§ **What the exercise asks**
Please set down the line that contains "sky130_fd_sc_hd__nor2_1,269" and every line below it through the last, exactly as written, with no other lines.

§ **Provided data**
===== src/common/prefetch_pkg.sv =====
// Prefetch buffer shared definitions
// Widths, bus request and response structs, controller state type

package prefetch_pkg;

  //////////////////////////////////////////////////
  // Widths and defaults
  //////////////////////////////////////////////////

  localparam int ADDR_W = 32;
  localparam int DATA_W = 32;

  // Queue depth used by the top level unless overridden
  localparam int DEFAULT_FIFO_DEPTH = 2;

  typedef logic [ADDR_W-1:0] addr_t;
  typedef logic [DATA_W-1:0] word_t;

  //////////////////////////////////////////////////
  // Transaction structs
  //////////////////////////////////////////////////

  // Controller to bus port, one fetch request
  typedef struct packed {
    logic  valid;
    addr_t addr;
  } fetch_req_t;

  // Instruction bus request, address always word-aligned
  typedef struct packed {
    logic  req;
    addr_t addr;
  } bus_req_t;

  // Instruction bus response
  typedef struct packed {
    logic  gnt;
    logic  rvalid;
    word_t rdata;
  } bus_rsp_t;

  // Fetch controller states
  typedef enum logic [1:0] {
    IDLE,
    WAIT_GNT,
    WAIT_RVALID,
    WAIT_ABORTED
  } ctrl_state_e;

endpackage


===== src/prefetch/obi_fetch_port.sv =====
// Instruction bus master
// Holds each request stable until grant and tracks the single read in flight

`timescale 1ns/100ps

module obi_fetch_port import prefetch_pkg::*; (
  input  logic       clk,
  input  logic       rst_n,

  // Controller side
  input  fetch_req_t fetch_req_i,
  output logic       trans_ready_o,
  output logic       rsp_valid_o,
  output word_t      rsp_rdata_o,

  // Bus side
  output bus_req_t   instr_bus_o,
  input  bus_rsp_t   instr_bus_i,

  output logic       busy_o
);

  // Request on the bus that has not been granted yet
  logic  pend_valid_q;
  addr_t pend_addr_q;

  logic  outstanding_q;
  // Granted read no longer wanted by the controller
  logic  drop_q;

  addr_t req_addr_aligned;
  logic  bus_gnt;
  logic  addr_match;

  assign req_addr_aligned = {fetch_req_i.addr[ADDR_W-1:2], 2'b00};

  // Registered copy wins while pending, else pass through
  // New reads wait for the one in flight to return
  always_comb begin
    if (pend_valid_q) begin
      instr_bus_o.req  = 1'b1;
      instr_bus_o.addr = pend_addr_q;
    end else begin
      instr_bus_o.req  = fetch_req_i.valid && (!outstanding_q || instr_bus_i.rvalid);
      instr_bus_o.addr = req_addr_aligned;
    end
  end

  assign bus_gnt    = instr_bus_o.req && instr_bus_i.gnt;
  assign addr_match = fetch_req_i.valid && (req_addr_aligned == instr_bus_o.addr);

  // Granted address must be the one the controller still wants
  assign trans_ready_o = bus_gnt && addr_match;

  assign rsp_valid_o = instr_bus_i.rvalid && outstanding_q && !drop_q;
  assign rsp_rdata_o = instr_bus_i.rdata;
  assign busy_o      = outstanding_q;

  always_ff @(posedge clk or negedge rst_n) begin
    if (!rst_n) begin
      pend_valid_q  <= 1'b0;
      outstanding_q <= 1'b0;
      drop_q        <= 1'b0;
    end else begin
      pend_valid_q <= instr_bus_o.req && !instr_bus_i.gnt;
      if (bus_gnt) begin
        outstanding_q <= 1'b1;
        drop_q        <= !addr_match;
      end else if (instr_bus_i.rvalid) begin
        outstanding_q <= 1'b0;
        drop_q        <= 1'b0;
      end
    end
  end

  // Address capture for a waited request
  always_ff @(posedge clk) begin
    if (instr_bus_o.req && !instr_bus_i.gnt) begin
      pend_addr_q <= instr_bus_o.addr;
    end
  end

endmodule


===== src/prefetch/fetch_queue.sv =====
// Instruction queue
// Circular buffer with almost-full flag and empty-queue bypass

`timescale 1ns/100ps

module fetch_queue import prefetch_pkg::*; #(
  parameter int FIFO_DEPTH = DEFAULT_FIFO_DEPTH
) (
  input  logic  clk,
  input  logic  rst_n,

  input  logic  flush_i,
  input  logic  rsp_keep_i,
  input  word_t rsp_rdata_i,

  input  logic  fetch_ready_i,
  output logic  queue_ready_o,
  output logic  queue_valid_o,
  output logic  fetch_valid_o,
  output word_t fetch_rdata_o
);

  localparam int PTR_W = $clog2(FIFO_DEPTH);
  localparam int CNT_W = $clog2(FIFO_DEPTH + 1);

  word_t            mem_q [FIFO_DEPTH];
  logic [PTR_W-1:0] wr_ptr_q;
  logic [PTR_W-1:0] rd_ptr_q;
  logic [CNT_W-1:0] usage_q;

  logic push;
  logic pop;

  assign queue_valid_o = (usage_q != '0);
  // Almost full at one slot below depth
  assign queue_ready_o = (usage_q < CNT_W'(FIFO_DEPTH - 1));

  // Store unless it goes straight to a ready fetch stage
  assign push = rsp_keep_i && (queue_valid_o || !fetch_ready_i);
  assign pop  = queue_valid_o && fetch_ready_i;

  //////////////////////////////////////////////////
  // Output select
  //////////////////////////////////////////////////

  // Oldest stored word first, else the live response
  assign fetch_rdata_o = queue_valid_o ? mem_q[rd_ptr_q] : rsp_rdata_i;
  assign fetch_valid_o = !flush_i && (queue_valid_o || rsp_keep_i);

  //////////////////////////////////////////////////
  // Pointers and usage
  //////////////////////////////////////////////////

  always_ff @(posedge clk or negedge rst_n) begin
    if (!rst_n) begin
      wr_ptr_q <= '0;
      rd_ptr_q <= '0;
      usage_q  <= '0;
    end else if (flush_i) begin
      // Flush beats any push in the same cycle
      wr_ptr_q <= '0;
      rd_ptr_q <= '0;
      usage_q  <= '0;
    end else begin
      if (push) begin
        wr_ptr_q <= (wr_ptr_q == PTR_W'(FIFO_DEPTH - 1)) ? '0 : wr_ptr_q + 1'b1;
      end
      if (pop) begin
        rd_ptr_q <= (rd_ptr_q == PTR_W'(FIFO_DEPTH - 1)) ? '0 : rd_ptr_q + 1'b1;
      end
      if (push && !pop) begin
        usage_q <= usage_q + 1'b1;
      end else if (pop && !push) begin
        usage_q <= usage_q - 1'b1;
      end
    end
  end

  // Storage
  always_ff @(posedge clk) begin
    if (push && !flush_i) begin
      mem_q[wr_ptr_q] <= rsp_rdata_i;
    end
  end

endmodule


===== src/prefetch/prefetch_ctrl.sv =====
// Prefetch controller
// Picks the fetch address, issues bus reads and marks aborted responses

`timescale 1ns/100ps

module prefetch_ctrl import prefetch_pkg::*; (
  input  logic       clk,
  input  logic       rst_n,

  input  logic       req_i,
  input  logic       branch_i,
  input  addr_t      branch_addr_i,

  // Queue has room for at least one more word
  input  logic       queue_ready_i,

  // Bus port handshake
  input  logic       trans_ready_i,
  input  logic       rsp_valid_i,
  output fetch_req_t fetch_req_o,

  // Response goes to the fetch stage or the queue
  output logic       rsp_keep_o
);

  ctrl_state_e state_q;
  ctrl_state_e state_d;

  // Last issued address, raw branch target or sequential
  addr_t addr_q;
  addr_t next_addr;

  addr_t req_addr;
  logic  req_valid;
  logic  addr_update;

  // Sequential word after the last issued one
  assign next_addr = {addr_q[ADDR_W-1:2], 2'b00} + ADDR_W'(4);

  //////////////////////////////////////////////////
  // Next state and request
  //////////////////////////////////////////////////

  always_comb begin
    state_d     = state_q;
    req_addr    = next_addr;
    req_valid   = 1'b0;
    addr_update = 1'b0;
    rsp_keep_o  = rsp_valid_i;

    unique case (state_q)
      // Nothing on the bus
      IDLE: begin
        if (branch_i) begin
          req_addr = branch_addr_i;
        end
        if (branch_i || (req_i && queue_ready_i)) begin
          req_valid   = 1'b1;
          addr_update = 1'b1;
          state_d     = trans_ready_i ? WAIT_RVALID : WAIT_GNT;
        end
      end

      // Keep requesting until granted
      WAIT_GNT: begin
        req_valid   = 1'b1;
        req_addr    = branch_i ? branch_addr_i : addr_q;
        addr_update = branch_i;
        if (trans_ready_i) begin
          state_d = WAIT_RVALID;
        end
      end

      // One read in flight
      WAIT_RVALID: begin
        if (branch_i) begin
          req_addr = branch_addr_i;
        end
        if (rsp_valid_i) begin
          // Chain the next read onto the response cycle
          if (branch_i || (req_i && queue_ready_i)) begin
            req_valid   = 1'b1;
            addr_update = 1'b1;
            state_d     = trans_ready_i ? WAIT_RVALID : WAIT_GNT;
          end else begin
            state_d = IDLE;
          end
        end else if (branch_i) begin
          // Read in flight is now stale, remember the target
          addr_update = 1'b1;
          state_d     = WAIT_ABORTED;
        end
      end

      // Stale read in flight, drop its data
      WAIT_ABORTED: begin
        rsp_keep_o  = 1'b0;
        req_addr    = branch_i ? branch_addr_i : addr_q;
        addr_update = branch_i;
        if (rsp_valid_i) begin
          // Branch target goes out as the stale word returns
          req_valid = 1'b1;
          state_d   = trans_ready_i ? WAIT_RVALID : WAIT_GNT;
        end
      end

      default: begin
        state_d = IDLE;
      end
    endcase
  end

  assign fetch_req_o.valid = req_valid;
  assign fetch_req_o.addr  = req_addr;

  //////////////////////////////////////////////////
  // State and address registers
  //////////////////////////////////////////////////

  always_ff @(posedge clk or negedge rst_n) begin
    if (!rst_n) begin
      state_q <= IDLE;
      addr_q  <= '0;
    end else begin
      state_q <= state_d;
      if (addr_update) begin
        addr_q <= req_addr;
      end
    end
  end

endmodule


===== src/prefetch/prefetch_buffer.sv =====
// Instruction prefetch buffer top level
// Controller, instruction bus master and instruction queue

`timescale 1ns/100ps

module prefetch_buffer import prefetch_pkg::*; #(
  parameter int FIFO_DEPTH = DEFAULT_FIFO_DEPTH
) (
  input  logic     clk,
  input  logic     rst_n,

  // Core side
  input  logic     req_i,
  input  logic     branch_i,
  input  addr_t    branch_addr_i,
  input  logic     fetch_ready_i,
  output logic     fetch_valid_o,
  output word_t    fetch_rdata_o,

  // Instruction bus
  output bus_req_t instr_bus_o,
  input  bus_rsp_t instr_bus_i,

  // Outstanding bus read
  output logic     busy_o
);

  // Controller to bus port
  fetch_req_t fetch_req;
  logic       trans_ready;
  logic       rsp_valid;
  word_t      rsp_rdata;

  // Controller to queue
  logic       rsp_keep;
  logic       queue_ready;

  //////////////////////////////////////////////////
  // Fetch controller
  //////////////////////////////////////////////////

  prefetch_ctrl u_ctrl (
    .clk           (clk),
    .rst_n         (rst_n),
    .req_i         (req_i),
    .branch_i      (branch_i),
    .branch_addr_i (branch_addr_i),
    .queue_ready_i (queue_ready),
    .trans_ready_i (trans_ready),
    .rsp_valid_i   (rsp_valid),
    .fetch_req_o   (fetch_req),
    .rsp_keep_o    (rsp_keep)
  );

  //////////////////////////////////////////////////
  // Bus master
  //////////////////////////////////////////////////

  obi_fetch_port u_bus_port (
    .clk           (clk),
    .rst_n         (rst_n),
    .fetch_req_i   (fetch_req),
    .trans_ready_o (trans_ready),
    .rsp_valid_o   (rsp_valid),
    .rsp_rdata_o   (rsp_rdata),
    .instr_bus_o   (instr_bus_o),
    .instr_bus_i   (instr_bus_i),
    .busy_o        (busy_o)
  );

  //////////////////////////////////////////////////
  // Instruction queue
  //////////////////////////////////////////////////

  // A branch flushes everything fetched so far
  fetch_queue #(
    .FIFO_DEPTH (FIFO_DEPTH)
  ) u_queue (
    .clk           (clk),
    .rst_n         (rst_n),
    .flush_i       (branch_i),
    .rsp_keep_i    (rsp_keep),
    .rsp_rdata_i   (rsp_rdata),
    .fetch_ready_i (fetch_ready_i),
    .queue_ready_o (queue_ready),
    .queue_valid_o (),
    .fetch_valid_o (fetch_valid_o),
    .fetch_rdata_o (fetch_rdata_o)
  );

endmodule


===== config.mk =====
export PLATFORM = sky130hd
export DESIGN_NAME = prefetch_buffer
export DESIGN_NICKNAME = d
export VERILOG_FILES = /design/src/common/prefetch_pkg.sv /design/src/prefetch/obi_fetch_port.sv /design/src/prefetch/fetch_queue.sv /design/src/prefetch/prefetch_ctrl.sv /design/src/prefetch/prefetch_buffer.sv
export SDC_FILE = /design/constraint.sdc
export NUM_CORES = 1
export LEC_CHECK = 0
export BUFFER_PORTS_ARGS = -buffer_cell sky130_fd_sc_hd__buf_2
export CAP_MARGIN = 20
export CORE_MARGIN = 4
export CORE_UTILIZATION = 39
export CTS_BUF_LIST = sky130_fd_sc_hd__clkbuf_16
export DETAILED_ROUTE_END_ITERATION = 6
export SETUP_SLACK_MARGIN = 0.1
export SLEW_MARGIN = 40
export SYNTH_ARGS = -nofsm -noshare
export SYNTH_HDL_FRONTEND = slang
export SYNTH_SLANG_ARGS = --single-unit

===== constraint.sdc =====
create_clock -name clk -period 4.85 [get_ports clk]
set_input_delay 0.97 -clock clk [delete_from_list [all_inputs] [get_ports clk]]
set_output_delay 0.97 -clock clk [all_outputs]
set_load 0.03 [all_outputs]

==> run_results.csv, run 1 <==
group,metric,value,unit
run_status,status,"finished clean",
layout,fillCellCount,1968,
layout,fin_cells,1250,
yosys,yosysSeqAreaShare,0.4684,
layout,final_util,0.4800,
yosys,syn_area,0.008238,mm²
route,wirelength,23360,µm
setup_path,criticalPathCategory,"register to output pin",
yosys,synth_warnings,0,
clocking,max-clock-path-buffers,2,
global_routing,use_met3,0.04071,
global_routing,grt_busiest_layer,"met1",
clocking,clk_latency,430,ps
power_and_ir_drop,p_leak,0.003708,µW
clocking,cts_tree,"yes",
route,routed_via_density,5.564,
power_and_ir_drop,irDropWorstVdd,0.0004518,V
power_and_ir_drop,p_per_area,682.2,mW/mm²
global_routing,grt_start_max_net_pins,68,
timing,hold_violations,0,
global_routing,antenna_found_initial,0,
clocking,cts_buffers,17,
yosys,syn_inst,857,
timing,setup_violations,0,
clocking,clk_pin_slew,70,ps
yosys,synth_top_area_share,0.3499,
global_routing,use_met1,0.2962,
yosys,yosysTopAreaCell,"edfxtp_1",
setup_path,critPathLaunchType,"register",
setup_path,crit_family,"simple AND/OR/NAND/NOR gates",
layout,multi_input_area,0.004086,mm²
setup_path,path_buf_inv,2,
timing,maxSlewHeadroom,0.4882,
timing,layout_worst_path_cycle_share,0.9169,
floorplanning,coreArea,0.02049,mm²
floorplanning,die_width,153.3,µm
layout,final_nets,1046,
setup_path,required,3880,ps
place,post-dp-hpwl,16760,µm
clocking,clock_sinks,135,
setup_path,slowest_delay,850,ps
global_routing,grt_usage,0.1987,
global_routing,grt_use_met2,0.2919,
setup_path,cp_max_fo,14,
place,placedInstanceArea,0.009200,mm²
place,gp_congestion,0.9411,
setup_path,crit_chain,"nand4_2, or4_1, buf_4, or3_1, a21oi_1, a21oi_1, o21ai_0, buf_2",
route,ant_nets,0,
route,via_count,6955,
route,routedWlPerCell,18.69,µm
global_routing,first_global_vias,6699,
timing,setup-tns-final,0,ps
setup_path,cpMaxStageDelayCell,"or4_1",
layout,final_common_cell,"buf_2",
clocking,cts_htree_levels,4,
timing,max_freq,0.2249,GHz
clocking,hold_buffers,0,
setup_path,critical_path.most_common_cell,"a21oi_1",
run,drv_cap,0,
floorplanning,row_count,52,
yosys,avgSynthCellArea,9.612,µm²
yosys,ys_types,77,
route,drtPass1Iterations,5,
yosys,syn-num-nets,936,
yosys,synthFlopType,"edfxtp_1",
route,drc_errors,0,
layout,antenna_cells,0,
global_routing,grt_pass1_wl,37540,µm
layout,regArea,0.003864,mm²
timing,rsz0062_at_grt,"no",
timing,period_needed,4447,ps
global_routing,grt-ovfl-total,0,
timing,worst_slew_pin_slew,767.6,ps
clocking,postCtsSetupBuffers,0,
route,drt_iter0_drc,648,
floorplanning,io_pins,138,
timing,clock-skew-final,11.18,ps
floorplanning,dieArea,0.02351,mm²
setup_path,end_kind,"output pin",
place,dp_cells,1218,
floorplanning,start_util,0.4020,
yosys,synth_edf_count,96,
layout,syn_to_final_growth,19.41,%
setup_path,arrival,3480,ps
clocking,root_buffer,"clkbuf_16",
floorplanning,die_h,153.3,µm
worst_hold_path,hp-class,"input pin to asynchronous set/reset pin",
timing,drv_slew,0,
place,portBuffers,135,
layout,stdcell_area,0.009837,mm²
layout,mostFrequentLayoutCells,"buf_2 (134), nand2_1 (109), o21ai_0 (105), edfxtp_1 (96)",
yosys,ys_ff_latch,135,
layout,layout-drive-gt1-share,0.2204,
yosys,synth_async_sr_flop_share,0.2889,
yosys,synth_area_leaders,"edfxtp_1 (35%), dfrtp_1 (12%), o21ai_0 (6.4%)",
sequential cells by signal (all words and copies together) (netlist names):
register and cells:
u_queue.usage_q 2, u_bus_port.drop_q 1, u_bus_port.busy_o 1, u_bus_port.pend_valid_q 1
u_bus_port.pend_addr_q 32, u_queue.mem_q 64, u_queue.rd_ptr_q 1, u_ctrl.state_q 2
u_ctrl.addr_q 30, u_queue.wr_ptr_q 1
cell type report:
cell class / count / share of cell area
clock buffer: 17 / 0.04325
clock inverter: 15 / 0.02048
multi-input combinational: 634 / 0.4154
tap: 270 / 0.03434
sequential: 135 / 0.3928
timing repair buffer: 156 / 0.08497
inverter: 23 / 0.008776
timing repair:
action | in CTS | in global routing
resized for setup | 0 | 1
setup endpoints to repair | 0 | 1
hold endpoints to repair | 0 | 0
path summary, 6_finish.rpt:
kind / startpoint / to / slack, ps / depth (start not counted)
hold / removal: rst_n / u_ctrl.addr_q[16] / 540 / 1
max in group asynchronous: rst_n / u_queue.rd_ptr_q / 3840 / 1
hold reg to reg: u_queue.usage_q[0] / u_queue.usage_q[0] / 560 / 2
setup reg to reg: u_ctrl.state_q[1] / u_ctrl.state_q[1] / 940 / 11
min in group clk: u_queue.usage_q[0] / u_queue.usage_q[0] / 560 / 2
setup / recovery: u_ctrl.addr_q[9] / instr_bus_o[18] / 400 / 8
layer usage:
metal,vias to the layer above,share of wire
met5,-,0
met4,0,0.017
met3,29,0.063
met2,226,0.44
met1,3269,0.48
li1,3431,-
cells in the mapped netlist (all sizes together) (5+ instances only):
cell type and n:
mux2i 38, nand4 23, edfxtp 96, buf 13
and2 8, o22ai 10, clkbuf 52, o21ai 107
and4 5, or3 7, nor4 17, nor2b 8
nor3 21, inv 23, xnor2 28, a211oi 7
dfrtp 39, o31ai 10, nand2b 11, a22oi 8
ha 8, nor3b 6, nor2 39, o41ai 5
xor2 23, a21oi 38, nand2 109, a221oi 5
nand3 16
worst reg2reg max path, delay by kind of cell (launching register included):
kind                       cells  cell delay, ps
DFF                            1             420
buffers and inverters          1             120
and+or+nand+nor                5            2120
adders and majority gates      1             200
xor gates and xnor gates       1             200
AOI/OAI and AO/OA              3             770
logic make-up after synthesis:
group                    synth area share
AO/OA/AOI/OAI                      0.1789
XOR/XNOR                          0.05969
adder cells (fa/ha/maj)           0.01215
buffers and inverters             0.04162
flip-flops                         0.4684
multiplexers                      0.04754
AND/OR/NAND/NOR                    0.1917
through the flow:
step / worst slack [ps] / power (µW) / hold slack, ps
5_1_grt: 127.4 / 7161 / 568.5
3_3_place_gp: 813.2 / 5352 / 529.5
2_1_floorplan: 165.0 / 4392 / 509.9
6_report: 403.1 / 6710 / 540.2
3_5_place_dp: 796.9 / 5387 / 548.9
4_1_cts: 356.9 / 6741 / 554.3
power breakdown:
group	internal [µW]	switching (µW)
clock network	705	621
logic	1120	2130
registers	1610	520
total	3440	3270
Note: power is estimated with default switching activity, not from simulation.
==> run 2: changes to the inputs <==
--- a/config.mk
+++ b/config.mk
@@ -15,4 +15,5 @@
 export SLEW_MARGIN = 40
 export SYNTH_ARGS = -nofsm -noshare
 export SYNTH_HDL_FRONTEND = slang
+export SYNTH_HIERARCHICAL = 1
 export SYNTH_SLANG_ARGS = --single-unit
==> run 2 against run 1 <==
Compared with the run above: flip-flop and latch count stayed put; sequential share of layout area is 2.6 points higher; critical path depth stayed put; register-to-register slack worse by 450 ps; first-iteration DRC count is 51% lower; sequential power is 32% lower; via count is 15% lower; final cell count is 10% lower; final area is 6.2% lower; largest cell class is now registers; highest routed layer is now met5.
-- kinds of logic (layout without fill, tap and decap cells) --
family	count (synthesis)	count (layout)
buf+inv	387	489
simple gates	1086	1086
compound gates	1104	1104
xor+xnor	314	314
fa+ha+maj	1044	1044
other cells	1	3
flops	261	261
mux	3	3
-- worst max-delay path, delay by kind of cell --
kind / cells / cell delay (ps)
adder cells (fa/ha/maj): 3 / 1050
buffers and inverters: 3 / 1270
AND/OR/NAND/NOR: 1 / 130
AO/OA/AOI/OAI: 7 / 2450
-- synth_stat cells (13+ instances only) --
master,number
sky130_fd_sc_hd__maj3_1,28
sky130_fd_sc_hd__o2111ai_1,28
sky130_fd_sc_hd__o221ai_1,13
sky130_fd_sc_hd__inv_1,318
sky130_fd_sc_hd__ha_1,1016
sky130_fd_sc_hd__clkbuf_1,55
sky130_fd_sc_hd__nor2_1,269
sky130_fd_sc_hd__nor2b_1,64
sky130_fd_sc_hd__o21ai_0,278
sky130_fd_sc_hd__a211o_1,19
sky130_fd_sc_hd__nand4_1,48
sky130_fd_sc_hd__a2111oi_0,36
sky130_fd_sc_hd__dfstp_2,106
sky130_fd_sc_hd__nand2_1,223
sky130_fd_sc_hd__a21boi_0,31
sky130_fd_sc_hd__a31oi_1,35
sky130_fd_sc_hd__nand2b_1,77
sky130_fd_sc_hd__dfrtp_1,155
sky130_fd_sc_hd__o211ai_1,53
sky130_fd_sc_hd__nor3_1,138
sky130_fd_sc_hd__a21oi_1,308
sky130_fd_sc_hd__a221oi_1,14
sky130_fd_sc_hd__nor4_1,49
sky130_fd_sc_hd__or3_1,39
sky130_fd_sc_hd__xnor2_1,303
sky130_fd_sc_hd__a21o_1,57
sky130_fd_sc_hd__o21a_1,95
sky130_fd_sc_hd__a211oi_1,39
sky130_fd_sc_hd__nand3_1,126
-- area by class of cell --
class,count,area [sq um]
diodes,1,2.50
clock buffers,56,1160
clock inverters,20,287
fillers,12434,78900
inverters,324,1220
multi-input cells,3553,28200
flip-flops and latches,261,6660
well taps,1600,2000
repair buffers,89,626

§ **Output below**
sky130_fd_sc_hd__nor2_1,269
sky130_fd_sc_hd__nor2b_1,64
sky130_fd_sc_hd__o21ai_0,278
sky130_fd_sc_hd__a211o_1,19
sky130_fd_sc_hd__nand4_1,48
sky130_fd_sc_hd__a2111oi_0,36
sky130_fd_sc_hd__dfstp_2,106
sky130_fd_sc_hd__nand2_1,223
sky130_fd_sc_hd__a21boi_0,31
sky130_fd_sc_hd__a31oi_1,35
sky130_fd_sc_hd__nand2b_1,77
sky130_fd_sc_hd__dfrtp_1,155
sky130_fd_sc_hd__o211ai_1,53
sky130_fd_sc_hd__nor3_1,138
sky130_fd_sc_hd__a21oi_1,308
sky130_fd_sc_hd__a221oi_1,14
sky130_fd_sc_hd__nor4_1,49
sky130_fd_sc_hd__or3_1,39
sky130_fd_sc_hd__xnor2_1,303
sky130_fd_sc_hd__a21o_1,57
sky130_fd_sc_hd__o21a_1,95
sky130_fd_sc_hd__a211oi_1,39
sky130_fd_sc_hd__nand3_1,126
-- area by class of cell --
class,count,area [sq um]
diodes,1,2.50
clock buffers,56,1160
clock inverters,20,287
fillers,12434,78900
inverters,324,1220
multi-input cells,3553,28200
flip-flops and latches,261,6660
well taps,1600,2000
repair buffers,89,626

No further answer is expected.